Biden’s Centers for Medicare and Medicaid Services is rebranding a Trump-era Medicare privatization scheme.

Sen. Bernie Sanders speaks at a campaign rally at Salina Intermediate School on March 7, 2020, in Dearborn, Michigan.

Sen. Bernie Sanders on Sunday said he intends to reintroduce Medicare for All legislation in the U.S. Senate in the coming days as the Biden administration moves ahead with a Medicare privatization scheme and millions of Americans remain at imminent risk of losing their insurance once pandemic protections expire.

“In the midst of the current set of horrors — war, oligarchy, pandemics, inflation, climate change, etc. — we must continue the fight to establish healthcare as a human right, not a privilege,” Sanders (I-Vt.), the chair of the Senate Budget Committee, wrote in a Twitter post. “I will soon be reintroducing our Medicare for All legislation.”

Sanders’ announcement came weeks after Biden’s Centers for Medicare and Medicaid Services (CMS) said that instead of terminating a Medicare privatization experiment hatched under the Trump administration, it would rebrand the pilot program and make minor changes that critics — including physicians and Medicare for All advocates — say would leave the scheme’s most dangerous components intact.

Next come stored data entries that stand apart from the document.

What follows belongs to an exercise in optimizing a design on an open flow for small area, a short achievable clock period and few clock cycles per item; a production flow would make more cautious choices. At most, simulation tests tie the RTL to the original design; equivalence was not proved. Power is estimated from default activity; no workload was simulated.

==> flow/design.v (excerpt) <==
module lpc1_cksum (
    input  wire        clk,
    input  wire        rst,
    input  wire        cmd_valid,
    output wire        cmd_ready,
    input  wire [31:0] cmd_word,
    input  wire [31:0] cmd_len,
    input  wire [23:0] cmd_fcs_in,
    input  wire        in_valid,
    output wire        in_ready,
    input  wire [31:0] in_data,
    output reg         done,
    output reg  [7:0]  code,
    output reg  [7:0]  last_op,
    output reg         match,
    output reg  [23:0] fcs_val,
    output reg  [23:0] fcs_rx,
    output reg  [16:0] fcs_cover,
    output reg  [16:0] out_len,
    output reg  [5:0]  crc6,
    output reg  [9:0]  crc10
);
Size in the first run: roughly 1,500 cells after synthesis, ~220 flip-flops, ~240 I/O pins, ~0.013 mm² of cells after synthesis.
clock: 8.0 ns
lec_check: 0
cap_margin: 20
core_margin: 2
core_utilization: 60
setup_slack_margin: 5
slew_margin: 20
synth_memory_max_bits: 8192
tns_end_percent: 0
standard.sh (not shown) runs the stock make flow with config.mk's settings and CLKGATE_MAP_FILE= SYNTH_SCRIPT=/design/flow/synth_recipe.tcl, a recipe that flattens the netlist after the stock synthesis.
==> flow/flow/run.sh <==
#!/bin/bash
# The standard layout (the standard.sh: standard synthesis, floorplan,
# placement, CTS, routing), with the ports buffered by the smallest buffer
# (sky130_fd_sc_hd__buf_1) instead of the resizer's default delay cell;
# repair_design and repair_timing resize them where needed.
set -euo pipefail
export BUFFER_PORTS_ARGS="-buffer_cell sky130_fd_sc_hd__buf_1"
bash standard.sh finish SETUP_SLACK_MARGIN=5.4 TNS_END_PERCENT=0 > standard_flow.log 2>&1
Change:
--- a/flow/flow/run.sh
+++ b/flow/flow/run.sh
@@ -8 +8 @@
-bash standard.sh finish SETUP_SLACK_MARGIN=5.4 TNS_END_PERCENT=0 > standard_flow.log 2>&1
+bash standard.sh finish > standard_flow.log 2>&1
--- a/flow/config.mk
+++ b/flow/config.mk
@@ -10 +10 @@
-export CORE_UTILIZATION = 60
+export CORE_UTILIZATION = 40
@@ -14 +13,0 @@
-export TNS_END_PERCENT = 0
- register-to-register slack is worse by 0.09 ns
- routed wire length goes up by 5.5%
- via count goes down by 2.2%
- hold slack stays flat
- synthesized cell count does not change
- fmax goes down by 4.6%
- combinational power goes down by about 3%
- utilization goes down by 24 points
- worst setup slack is worse by 0.13 ns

Meanwhile, millions of people across the U.S. are set to lose Medicaid benefits once the federally declared coronavirus public health emergency (PHE) expires. In January, the Biden administration extended the PHE through April 16, but it’s unclear whether there will be another extension.

Writing for The Daily Poster earlier this month, healthcare policy writer Libby Watson warned that “the potential scale of this mass disenrollment could be huge: The Urban Institute estimated in September that up to 15 million people could lose their Medicaid coverage when the PHE ends.”

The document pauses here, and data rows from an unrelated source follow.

Source: an optimization exercise on an open RTL-to-GDS flow (aim: small area, a short achievable clock period and few clock cycles). Production flows keep margins and buffers that such runs may drop. Where RTL was checked, it was by simulation tests only, not by an equivalence proof against the original. Power figures rest on the tool's default switching activity, not on a simulated workload.

Setup of beta:
==> flow/design.v <==
module ice_rx (
    input  wire        clk,
    input  wire        rst,
    input  wire        in_valid,
    input  wire [7:0]  in_data,
    output wire        in_ready,
    output reg         bit_valid,
    output reg         bit_data,
    output wire        pay_valid,
    output wire [7:0]  pay_data,
    output reg         res_valid,
    output wire [1:0]  res_tag,
    output wire [3:0]  res_code,
    output wire [16:0] res_count,
    output wire [7:0]  res_f0,
    output wire [7:0]  res_f1,
    output wire [7:0]  res_f2,
    output wire [7:0]  res_f3,
    output wire [7:0]  res_f4,
    output wire [7:0]  res_decl
);
    localparam [1:0] TAG_UNREC = 2'd0, TAG_GOC = 2'd1, TAG_EIN = 2'd2, TAG_MBUS = 2'd3;
    localparam [1:0] P_IDLE = 2'd0, P_LEN_HI = 2'd1, P_LEN_LO = 2'd2, P_BODY = 2'd3;
    function [15:0] crc16_byte;
        input [15:0] c;
        input [7:0]  b;
        integer i;
        reg [15:0] x;
        begin
            x = c ^ {b, 8'h00};
            for (i = 0; i < 8; i = i + 1)
                x = x[15] ? ({x[14:0], 1'b0} ^ 16'h1021) : {x[14:0], 1'b0};
            crc16_byte = x;
        end
    endfunction
    assign in_ready = 1'b1;
    reg        v_q;
    reg [7:0]  d_q;
    reg        ws_q, wl_q, wst_q, wsp_q;    
    reg [1:0]  phase;
    reg [1:0]  chan;
    reg [15:0] r;            
    reg [16:0] c;            
    reg [7:0]  hdr0, hdr1, hdr2, hdr3, hdr4, decl;
    reg [15:0] ck;           
    reg [3:0]  code;         
    reg        last;         
    reg        pv;           
    reg        ng;           
    reg        eok;          
    reg        fst;          
    reg        hz;           
    reg        done;         
    assign res_tag   = chan;
    assign res_code  = code;
    assign res_count = c;
    assign res_f0    = hdr0;
    assign res_f1    = hdr1;
    assign res_f2    = hdr2;
    assign res_f3    = hdr3;
    assign res_f4    = hdr4;
    assign res_decl  = decl;
    assign pay_data  = d_q;
    wire is_goc  = (chan == TAG_GOC);
    wire is_ein  = (chan == TAG_EIN);
    wire is_mbus = (chan == TAG_MBUS);
    wire r_hi0   = (r[15:2] == 14'd0);
    wire r_is2   = r_hi0 & (r[1:0] == 2'd2);
    wire u       = &c[16:3];
    wire [2:0] cl = c[2:0];
    assign pay_valid = v_q & pv;
    wire pv_n = (is_ein  & ~r_is2 & (~c[16] | (u & cl == 3'd7))) |
                (is_mbus & ~r_hi0 & (~c[16] | (u & cl[2:1] == 2'b11)));
    wire [7:0] b = d_q;
    wire w_s  = hz & ws_q;
    wire w_l  = hz & wl_q;
    wire w_st = hz & wst_q;
    wire w_sp = hz & wsp_q;
    wire k_odd = c[0];
    wire      err = code[3] | code[2];
    reg       ev_err;
    reg [3:0] ev_code;
    reg       ev_bit;
    reg       ev_stop;
    always @(*) begin
        ev_err  = 1'b0;
        ev_code = 4'd0;
        ev_bit  = 1'b0;
        ev_stop = 1'b0;
        if (!eok) begin
            ev_err = 1'b1; ev_code = 4'd4;
        end else if (done) begin
            ev_err = 1'b1; ev_code = 4'd5;
        end else if (k_odd) begin
            if (!w_s) begin ev_err = 1'b1; ev_code = 4'd6; end
        end else if (!(w_s | w_l | w_st | w_sp)) begin
            ev_err = 1'b1; ev_code = 4'd6;
        end else if (fst) begin
            if (!w_st) begin ev_err = 1'b1; ev_code = 4'd8; end
        end else if (w_s | w_l) begin
            ev_bit = 1'b1;
        end else if (w_sp) begin
            ev_stop = 1'b1;
        end else begin
            ev_err = 1'b1; ev_code = 4'd8;
        end
    end
    wire        edge_byte = (r[1:0] == 2'd0);
    wire        word_end  = (r[1:0] == 2'd1);
    wire        z_q       = (b == 8'd0);
    wire        n_ng      = ng | (edge_byte & (b[7:1] != 7'd0));
    wire        n_err     = err | (word_end & ev_err);
    wire        n_done    = done | (word_end & ev_stop);
    wire [16:0] c_inc    = c + 17'd1;
    wire [16:0] l_p3     = {1'b0, hdr2, hdr1[7:2], 2'b11};    
    wire [12:0] nbits    = c[13:1] - 13'd1;
    wire        len_diff = (c[16:8] != 9'd0) | (c[7:0] != decl);
    wire [7:0]  sum_n    = ck[15:8] + b;
    wire [15:0] crc_n    = crc16_byte(ck, b);
    wire        ck_bad   = (b != ck[15:8]) | (ck[7:0] != 8'd0);
    wire [15:0] len      = {r[15:8], b};
    wire        short_e  = (len[15:2] == 14'd0);
    wire        short_m  = (len[15:3] == 13'd0);
    always @(posedge clk) begin
        v_q   <= in_valid & ~rst;
        d_q   <= in_data;
        ws_q  <= (in_data >= 8'd6)  & (in_data <= 8'd14);
        wl_q  <= (in_data >= 8'd26) & (in_data <= 8'd34);
        wst_q <= (in_data >= 8'd56) & (in_data <= 8'd64);
        wsp_q <= (in_data >= 8'd86) & (in_data <= 8'd94);
    end
    always @(posedge clk) begin
        if (rst) begin
            phase     <= P_IDLE;
            pv        <= 1'b0;
            res_valid <= 1'b0;
            bit_valid <= 1'b0;
        end else begin
            res_valid <= 1'b0;
            bit_valid <= 1'b0;
            if (v_q) begin
                case (phase)
                P_IDLE: begin
                    hdr0 <= b;
                    if (b == 8'h47 || b == 8'h45 || b == 8'h4D) begin
                        chan  <= (b == 8'h47) ? TAG_GOC : (b == 8'h45) ? TAG_EIN : TAG_MBUS;
                        phase <= P_LEN_HI;
                    end else begin
                        chan      <= TAG_UNREC;
                        code      <= 4'd0;
                        c         <= 17'd1;
                        res_valid <= 1'b1;
                    end
                end
                P_LEN_HI: begin
                    r[15:8] <= b;
                    hdr2    <= b;
                    pv      <= 1'b0;
                    phase   <= P_LEN_LO;
                end
                P_LEN_LO: begin
                    r[7:0] <= b;
                    hdr1   <= b;
                    last   <= (len == 16'd1);
                    code   <= 4'd0;
                    done   <= 1'b0;
                    ck     <= is_ein ? 16'h0000 : 16'hFFFF;
                    case (chan)
                    TAG_GOC:  begin ng <= (b[1:0] != 2'd0); c <= (b[1:0] != 2'd0) ? 17'd4 : 17'd0; end
                    TAG_EIN:  begin ng <= short_e; c <= short_e ? 17'd1 : 17'h1FFFD; end
                    default:  begin ng <= short_m; c <= short_m ? 17'd1 : 17'h1FFF9; end
                    endcase
                    if (len == 16'd0) begin
                        phase     <= P_IDLE;
                        res_valid <= 1'b1;
                        c         <= 17'd0;
                        code      <= is_goc ? 4'd9 : 4'd1;
                    end else begin
                        phase <= P_BODY;
                    end
                end
                default: begin  
                    r    <= r - 16'd1;
                    last <= r_is2;
                    pv   <= pv_n & ~last;
                    ck   <= is_ein ? {sum_n, ck[7:0]} : crc_n;
                    if ((!is_goc || ng) && !last) c <= c_inc;
                    if (u) begin
                        if (is_ein) begin
                            if (cl == 3'd5) hdr0 <= b;
                            if (cl == 3'd6) hdr1 <= b;
                            if (cl == 3'd7) decl <= b;
                        end else begin
                            if (cl == 3'd1) hdr0 <= b;
                            if (cl == 3'd2) hdr1 <= b;
                            if (cl == 3'd3) hdr2 <= b;
                            if (cl == 3'd4) hdr3 <= b;
                            if (cl == 3'd5) hdr4 <= b;
                            if (cl == 3'd6) decl <= b;
                        end
                    end
                    if (is_goc) begin
                        ng <= n_ng;
                        if (edge_byte) begin
                            eok <= b[0] ^ c[0];
                            fst <= (c[13:0] == 14'd0);
                        end
                        if (r[1:0] == 2'd3) hz <= z_q;
                        if (r[1:0] == 2'd2) hz <= hz & z_q;
                        if (word_end) begin
                            if (!err) code <= ev_code;
                            done <= n_done;
                            if (!n_err) c <= c_inc;
                            if (!err && ev_bit) begin
                                bit_valid <= 1'b1;
                                bit_data  <= w_l;
                            end
                        end
                    end
                    if (last) begin
                        phase     <= P_IDLE;
                        res_valid <= 1'b1;
                        case (chan)
                        TAG_GOC: begin
                            if (n_ng) begin
                                chan <= TAG_UNREC;
                                c    <= (hdr1[1:0] != 2'd0) ? c : l_p3;
                                code <= 4'd0;
                            end else if (n_err) begin
                            end else if (!n_done) begin
                                code <= 4'd9;
                            end else begin
                                c    <= {4'd0, nbits};
                            end
                        end
                        default: begin
                            code <= 4'd0;
                            if (ng)            code <= 4'd1;
                            else if (len_diff) code <= 4'd2;
                            else if (ck_bad)   code <= 4'd3;
                        end
                        endcase
                    end
                end
                endcase
            end
        end
    end
endmodule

“The Georgetown Center for Children and Families estimated in a report released in February that 6.7 million children are likely to lose coverage,” Watson added. “Many of the new enrollees over the past few years will genuinely no longer be eligible — not a surprise, since the income limits for Medicaid are very low — but many others who are eligible will lose coverage anyway.”

Throughout the coronavirus pandemic, progressives have argued that the best way to prevent such disastrous health insurance churn is to establish a single-payer system under which everyone is guaranteed comprehensive coverage regardless of income or other factors.

Last March, Reps. Pramila Jayapal (D-Wash.) and Debbie Dingell (D-Mich.) reintroduced Medicare for All legislation in the House with the backing of more than half of the chamber’s Democratic caucus. Despite strong support for the bill, House Speaker Nancy Pelosi (D-Calif.) has yet to allow a floor vote.

Jayapal and Dingell are among the progressive lawmakers urging President Joe Biden to terminate the Medicare privatization experiment, which is now known as ACO REACH.

In an analysis released just before Jayapal and Dingell re-upped their bill last year, the consumer advocacy group Public Citizen estimated that hundreds of thousands fewer people would have died of Covid-19 in the U.S. if the country had a Medicare for All system.

“Under Medicare for All, everyone would have consistent coverage regardless of their employment status or employer,” Public Citizen’s report noted. “And because Americans would have their choice of providers, instead of facing the narrow networks their employers choose for them, they would face fewer challenges getting care, especially during a pandemic where some hospitals and providers are overwhelmed by demand.”